Entre os fatos possíveis, são esperadas pressões por parte da sociedade, dos mercados e, como já observado em muitos países, dos governos. Para Fernando Mascaro, membro do quadro de conselheiros do Instituto de Design para Desenvolvimento Sustentável, consultor em design sustentável e pesquisador do Laboratório InterDesign, os consumidores têm atitudes mais pró-ativas e cobram mais das empresas nos países que sofreram diretamente com a escassez das duas grandes guerras. “No Brasil, um país emergente, temos a obrigação de nos adiantarmos e mudar o cenário de consumo antes de se impor um movimento de cobrança. Sair na frente é mais saudável e tem um custo menor do que mudar por força de uma legislação.
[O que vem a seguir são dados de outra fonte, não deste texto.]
### src/rtl/rbd_pkg.sv
package rbd_pkg;
  localparam int unsigned RBD_NUM_ROWS = 4;
  localparam int unsigned RBD_LIM_W    = 8;
  localparam int unsigned RBD_ADDR_W   = 31;
  localparam int unsigned RBD_UNIT_LSB = 24;
endpackage

### src/rtl/rbd_limit_regs.sv
module rbd_limit_regs #(
  parameter int unsigned NUM_ROWS = rbd_pkg::RBD_NUM_ROWS,
  parameter int unsigned LIM_W    = rbd_pkg::RBD_LIM_W,
  localparam int unsigned IDX_W   = (NUM_ROWS > 1) ? $clog2(NUM_ROWS) : 1
) (
  input  logic                             clk,
  input  logic                             rst_n,
  input  logic                             wr_en,
  input  logic [IDX_W-1:0]                 wr_idx,
  input  logic [LIM_W-1:0]                 wr_data,
  output logic [NUM_ROWS-1:0][LIM_W-1:0]   lim_o
);
  logic [NUM_ROWS-1:0][LIM_W-1:0] lim_q, lim_d;
  logic [NUM_ROWS-1:0]            lim_en;

  always_comb begin
    for (int i = 0; i < NUM_ROWS; i++) begin
      lim_en[i] = wr_en && (wr_idx == IDX_W'(i));
      lim_d[i]  = wr_data;
    end
  end

  generate
    for (genvar g = 0; g < NUM_ROWS; g++) begin : g_lim
      always_ff @(posedge clk or negedge rst_n) begin
        if (!rst_n)          lim_q[g] <= '0;
        else if (lim_en[g])  lim_q[g] <= lim_d[g];
      end
    end
  endgenerate

  assign lim_o = lim_q;

  // a write lands in the addressed register on the next edge
  assert_write_lands_R2: assert property (@(posedge clk) disable iff (!rst_n)
    wr_en |=> lim_q[$past(wr_idx)] == $past(wr_data));
endmodule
As empresas que exportam seus produtos precisam estar atentas a esse quadro, readequando conceitos”, avalia.
Voltolini lembra que, na França, já é obrigatório, por exemplo, comunicar de maneira objetiva e correta os benefícios verdes de produtos. Além de educativa, uma lei como esta assegura ao consumidor uma posição de defesa contra empresas que mentem ou contam apenas um pedaço da verdade ambiental, praticando o chamado greenwashing. “Se uma companhia coloca o símbolo de “reciclado” no rótulo ela é obrigada a dizer se essa condição se refere a uma parte ou ao produto como um todo. O mesmo ocorre com o termo verde. Exige-se comprovação técnica. Comunicação rigorosa ajuda a criar um ciclo virtuoso de consumo consciente, estabelecendo direitos e deveres das partes”, ressalta.
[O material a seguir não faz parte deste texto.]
==> src/rtl/dct_load_counter.sv <==
module dct_load_counter
  import dct_pkg::*;
#(
  parameter int unsigned CNT_W = DCT_DEF_CNT_W
) (
  input  logic             clk,
  input  logic             rst_n,
  input  logic             start_i,
  input  logic [CNT_W-1:0] preset_i,
  output logic             busy_o
);

  localparam logic [CNT_W-1:0] CNT_ONE  = CNT_W'(1);
  localparam logic [CNT_W-1:0] CNT_ZERO = '0;

  logic [CNT_W-1:0] cnt_q;
  logic [CNT_W-1:0] cnt_d;
  logic             cnt_idle;
  logic             load_en;
  logic             dec_en;
  logic             cnt_en;

  // Next-state logic
  always_comb begin
    cnt_idle = dct_is_zero(64'(cnt_q), CNT_W);
    load_en  = start_i && cnt_idle;
    dec_en   = !cnt_idle;
    cnt_en   = load_en || dec_en;
    if (load_en) begin
      cnt_d = preset_i;
    end else begin
      cnt_d = cnt_q - CNT_ONE;
    end
  end

  // Register
  always_ff @(posedge clk or negedge rst_n) begin
    if (!rst_n) begin
      cnt_q <= CNT_ZERO;
    end else if (cnt_en) begin
      cnt_q <= cnt_d;
    end
  end

  assign busy_o = !cnt_idle;

  // an idle strobe loads the preset
  p_load_r2: assert property (@(posedge clk) disable iff (!rst_n)
    (start_i && cnt_q == CNT_ZERO) |=> (cnt_q == $past(preset_i)));

  // a strobe while counting does not reload
  p_busy_ignore_r7: assert property (@(posedge clk) disable iff (!rst_n)
    (start_i && cnt_q != CNT_ZERO) |=> (cnt_q == $past(cnt_q) - CNT_ONE));

  // one step per clock while nonzero
  p_step_r4: assert property (@(posedge clk) disable iff (!rst_n)
    (cnt_q != CNT_ZERO) |=> (cnt_q == $past(cnt_q) - CNT_ONE));

  // rest at zero without a strobe
  p_hold_zero_r4: assert property (@(posedge clk) disable iff (!rst_n)
    (cnt_q == CNT_ZERO && !start_i) |=> (cnt_q == CNT_ZERO));

  // zero preset leaves the timer idle
  p_zero_preset_r6: assert property (@(posedge clk) disable iff (!rst_n)
    (start_i && cnt_q == CNT_ZERO && preset_i == CNT_ZERO) |=> !busy_o);

endmodule

==> src/rtl/dct_fall_detect.sv <==
module dct_fall_detect (
  input  logic clk,
  input  logic rst_n,
  input  logic lvl_i,
  output logic fall_o
);

  logic smp1_q, smp1_d;
  logic smp2_q, smp2_d;

  // Next-state logic
  always_comb begin
    smp1_d = lvl_i;
    smp2_d = smp1_q;
  end

  // Register
  always_ff @(posedge clk or negedge rst_n) begin
    if (!rst_n) begin
      smp1_q <= 1'b0;
      smp2_q <= 1'b0;
    end else begin
      smp1_q <= smp1_d;
      smp2_q <= smp2_d;
    end
  end

  assign fall_o = smp2_q && !smp1_q;

  // each falling edge yields a strobe in the next cycle
  p_fall_strobe_r5: assert property (@(posedge clk) disable iff (!rst_n)
    $fell(lvl_i) |=> fall_o);

  // strobe is one clock wide
  p_one_wide_r5: assert property (@(posedge clk) disable iff (!rst_n)
    fall_o |=> !fall_o);

endmodule

==> src/rtl/dct_phase_timer.sv <==
module dct_phase_timer
  import dct_pkg::*;
#(
  parameter int unsigned CNT_W = DCT_DEF_CNT_W
) (
  input  logic             clk,
  input  logic             rst_n,
  input  logic             start,
  input  logic [CNT_W-1:0] preset,
  output logic             phase_lvl,
  output logic             phase_done
);

  logic busy;
  logic fall;

  dct_load_counter #(
    .CNT_W (CNT_W)
  ) u_cnt (
    .clk      (clk),
    .rst_n    (rst_n),
    .start_i  (start),
    .preset_i (preset),
    .busy_o   (busy)
  );

  dct_fall_detect u_fall (
    .clk    (clk),
    .rst_n  (rst_n),
    .lvl_i  (busy),
    .fall_o (fall)
  );

  assign phase_lvl  = busy;
  assign phase_done = fall;

  // done only after a high-to-low transition of the level
  p_done_after_fall_r5: assert property (@(posedge clk) disable iff (!rst_n)
    phase_done |-> (!$past(phase_lvl) && $past(phase_lvl, 2)));

  // done never overlaps a still-high level that has not fallen
  p_done_low_lvl_r5: assert property (@(posedge clk) disable iff (!rst_n)
    phase_done |-> !$past(phase_lvl));

endmodule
Estratégias de identificação de responsabilidade socioambiental, como selos e certificados, também podem ser de extrema importância para apoiar a tomada de decisão de consumidores. No entanto, avalia Echegaray, a falta de investimento na educação do consumidor aumenta as possibilidades de ruído na comunicação entre as duas pontas. “A comunicação de atributos socioambientais é um esforço legítimo. Mas na medida em que não existe indicação para o consumidor do que isso representa de fato e por que razão é relevante, lançar mão de selos e certificados acaba se transformando em instrumento para mostrar superioridade à concorrência, não para ganhar mercado”, revela.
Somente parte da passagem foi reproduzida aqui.